For the listing below, return the line containing "hex_out <= mdr;", the line containing "export CTS_BUF_LIST = sky130_fd_sc_hd__clkbuf_4", and all lines in between, exactly as written and nothing else.
(Beginning of Records for the exercise)
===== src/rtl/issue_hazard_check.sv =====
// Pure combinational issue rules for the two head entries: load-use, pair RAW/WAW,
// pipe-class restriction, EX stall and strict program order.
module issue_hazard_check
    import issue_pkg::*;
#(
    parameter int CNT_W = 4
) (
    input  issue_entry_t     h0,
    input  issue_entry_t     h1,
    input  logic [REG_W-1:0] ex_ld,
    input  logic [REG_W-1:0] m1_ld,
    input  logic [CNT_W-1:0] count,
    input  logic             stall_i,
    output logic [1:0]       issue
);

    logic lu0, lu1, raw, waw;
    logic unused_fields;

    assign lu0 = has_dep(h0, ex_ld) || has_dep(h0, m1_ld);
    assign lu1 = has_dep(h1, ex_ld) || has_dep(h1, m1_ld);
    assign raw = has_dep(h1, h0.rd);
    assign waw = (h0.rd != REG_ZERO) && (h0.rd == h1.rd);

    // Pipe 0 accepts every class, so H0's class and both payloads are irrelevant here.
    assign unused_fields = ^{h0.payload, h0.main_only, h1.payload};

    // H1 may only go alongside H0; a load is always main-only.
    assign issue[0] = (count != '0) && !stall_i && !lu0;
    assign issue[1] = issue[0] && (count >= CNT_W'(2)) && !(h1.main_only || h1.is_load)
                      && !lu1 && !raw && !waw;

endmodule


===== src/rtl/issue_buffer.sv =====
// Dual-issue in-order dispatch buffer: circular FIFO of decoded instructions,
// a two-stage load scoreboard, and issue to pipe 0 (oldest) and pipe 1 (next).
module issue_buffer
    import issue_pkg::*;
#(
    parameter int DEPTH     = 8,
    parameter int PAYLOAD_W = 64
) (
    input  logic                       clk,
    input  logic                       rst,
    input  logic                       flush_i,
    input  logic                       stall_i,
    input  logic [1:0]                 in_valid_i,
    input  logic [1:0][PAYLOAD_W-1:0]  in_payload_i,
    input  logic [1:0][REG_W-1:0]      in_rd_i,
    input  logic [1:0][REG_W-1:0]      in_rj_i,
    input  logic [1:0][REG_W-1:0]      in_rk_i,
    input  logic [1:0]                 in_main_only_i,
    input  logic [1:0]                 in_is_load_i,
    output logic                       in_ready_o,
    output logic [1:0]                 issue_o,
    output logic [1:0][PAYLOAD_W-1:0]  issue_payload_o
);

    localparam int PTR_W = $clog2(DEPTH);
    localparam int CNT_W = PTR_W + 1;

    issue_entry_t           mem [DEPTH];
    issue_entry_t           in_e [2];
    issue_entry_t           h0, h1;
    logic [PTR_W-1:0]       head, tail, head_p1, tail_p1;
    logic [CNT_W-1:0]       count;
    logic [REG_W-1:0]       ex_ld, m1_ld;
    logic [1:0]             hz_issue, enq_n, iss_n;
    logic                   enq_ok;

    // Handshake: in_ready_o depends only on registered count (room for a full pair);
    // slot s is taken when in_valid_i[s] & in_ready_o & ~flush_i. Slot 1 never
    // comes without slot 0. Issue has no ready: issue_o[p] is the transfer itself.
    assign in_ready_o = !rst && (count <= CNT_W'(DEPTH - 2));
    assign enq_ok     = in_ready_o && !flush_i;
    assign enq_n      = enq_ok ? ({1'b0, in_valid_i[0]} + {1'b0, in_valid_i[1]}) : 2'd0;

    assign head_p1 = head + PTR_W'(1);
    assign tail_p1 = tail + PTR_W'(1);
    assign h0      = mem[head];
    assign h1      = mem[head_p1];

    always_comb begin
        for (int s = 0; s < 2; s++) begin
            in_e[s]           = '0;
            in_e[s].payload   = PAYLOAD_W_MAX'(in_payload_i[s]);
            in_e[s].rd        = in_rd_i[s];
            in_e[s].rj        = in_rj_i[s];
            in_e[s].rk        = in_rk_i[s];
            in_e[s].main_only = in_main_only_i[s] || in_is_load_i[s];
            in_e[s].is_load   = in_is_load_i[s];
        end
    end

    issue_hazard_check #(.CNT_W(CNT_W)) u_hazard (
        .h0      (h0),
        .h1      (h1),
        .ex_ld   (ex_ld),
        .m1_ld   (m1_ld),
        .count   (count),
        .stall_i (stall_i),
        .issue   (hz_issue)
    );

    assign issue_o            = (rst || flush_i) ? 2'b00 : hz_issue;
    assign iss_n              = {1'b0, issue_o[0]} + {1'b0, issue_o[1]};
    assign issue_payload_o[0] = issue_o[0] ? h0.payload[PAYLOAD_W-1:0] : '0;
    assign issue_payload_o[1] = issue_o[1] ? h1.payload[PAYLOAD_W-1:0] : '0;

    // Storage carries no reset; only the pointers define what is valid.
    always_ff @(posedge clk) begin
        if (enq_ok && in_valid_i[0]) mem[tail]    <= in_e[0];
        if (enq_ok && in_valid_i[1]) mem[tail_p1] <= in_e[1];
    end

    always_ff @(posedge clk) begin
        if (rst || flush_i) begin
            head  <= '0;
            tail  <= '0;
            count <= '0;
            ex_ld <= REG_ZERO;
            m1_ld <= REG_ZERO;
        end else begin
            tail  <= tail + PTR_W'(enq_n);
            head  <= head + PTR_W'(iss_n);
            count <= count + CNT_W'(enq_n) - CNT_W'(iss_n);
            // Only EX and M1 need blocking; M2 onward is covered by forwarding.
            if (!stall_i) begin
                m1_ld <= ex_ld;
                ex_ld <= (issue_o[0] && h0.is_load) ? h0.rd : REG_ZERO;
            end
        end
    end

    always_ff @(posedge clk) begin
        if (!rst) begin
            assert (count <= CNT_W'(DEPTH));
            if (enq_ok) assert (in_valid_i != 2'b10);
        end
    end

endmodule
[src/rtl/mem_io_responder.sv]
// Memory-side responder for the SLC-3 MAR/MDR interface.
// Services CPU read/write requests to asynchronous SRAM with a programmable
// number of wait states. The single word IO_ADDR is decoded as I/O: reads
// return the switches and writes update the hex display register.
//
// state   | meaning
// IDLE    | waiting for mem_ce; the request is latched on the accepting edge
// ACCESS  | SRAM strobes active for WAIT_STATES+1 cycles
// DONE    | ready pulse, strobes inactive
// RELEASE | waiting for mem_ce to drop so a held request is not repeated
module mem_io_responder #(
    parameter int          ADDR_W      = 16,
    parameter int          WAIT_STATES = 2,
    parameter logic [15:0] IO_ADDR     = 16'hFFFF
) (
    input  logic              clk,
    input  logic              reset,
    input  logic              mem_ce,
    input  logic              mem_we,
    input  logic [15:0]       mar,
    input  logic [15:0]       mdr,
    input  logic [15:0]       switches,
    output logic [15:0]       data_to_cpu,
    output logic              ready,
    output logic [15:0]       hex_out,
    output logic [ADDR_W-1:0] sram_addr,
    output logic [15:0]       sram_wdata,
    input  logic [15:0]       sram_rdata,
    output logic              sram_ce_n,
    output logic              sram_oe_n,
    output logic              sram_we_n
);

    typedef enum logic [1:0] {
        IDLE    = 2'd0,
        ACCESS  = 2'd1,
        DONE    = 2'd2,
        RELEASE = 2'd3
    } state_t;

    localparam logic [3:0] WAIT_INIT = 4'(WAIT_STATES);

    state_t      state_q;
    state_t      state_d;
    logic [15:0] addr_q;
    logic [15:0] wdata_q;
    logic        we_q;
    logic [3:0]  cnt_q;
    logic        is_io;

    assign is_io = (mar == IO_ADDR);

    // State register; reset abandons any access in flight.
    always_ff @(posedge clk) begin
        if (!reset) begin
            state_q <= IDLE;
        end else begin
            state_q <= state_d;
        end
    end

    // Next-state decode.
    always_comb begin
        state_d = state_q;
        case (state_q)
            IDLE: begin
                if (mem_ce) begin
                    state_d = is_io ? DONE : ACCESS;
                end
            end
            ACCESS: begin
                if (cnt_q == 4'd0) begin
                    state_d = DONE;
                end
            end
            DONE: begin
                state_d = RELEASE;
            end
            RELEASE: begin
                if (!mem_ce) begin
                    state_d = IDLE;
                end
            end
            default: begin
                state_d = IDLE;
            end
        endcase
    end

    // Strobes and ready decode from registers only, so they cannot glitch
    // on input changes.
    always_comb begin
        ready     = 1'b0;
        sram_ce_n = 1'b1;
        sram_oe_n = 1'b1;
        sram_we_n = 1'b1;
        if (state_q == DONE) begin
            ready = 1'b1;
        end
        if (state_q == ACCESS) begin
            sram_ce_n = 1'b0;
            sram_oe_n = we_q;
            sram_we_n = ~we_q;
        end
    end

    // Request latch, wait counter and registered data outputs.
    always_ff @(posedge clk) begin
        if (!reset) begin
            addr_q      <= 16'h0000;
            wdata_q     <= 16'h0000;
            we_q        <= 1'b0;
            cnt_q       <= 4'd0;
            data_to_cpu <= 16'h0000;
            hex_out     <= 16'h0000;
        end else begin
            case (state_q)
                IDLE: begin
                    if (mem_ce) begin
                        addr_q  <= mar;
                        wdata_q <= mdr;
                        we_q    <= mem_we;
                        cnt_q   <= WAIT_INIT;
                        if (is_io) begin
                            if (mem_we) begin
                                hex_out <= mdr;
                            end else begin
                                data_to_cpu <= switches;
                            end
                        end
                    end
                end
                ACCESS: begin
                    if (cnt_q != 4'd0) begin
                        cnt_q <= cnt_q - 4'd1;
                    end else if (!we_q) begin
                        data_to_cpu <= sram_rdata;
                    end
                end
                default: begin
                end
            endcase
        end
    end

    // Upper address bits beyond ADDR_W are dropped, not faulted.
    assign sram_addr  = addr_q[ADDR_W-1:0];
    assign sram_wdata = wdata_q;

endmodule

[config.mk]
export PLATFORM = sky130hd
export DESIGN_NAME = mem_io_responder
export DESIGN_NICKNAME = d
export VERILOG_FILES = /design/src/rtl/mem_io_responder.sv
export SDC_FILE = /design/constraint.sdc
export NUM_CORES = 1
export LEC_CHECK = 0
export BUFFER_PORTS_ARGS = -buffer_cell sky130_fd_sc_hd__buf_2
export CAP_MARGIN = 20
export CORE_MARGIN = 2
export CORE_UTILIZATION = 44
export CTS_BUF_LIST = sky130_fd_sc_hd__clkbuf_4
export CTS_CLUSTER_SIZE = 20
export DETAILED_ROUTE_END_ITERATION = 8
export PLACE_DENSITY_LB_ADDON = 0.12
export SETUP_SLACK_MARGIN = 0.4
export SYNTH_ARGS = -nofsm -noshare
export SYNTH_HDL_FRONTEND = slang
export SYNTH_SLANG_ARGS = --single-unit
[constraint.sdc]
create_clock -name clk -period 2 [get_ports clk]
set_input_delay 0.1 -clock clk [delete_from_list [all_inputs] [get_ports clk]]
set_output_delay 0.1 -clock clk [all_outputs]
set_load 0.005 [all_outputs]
(End of Records for the exercise)
# Task answer:
                                hex_out <= mdr;
                            end else begin
                                data_to_cpu <= switches;
                            end
                        end
                    end
                end
                ACCESS: begin
                    if (cnt_q != 4'd0) begin
                        cnt_q <= cnt_q - 4'd1;
                    end else if (!we_q) begin
                        data_to_cpu <= sram_rdata;
                    end
                end
                default: begin
                end
            endcase
        end
    end

    // Upper address bits beyond ADDR_W are dropped, not faulted.
    assign sram_addr  = addr_q[ADDR_W-1:0];
    assign sram_wdata = wdata_q;

endmodule

[config.mk]
export PLATFORM = sky130hd
export DESIGN_NAME = mem_io_responder
export DESIGN_NICKNAME = d
export VERILOG_FILES = /design/src/rtl/mem_io_responder.sv
export SDC_FILE = /design/constraint.sdc
export NUM_CORES = 1
export LEC_CHECK = 0
export BUFFER_PORTS_ARGS = -buffer_cell sky130_fd_sc_hd__buf_2
export CAP_MARGIN = 20
export CORE_MARGIN = 2
export CORE_UTILIZATION = 44
export CTS_BUF_LIST = sky130_fd_sc_hd__clkbuf_4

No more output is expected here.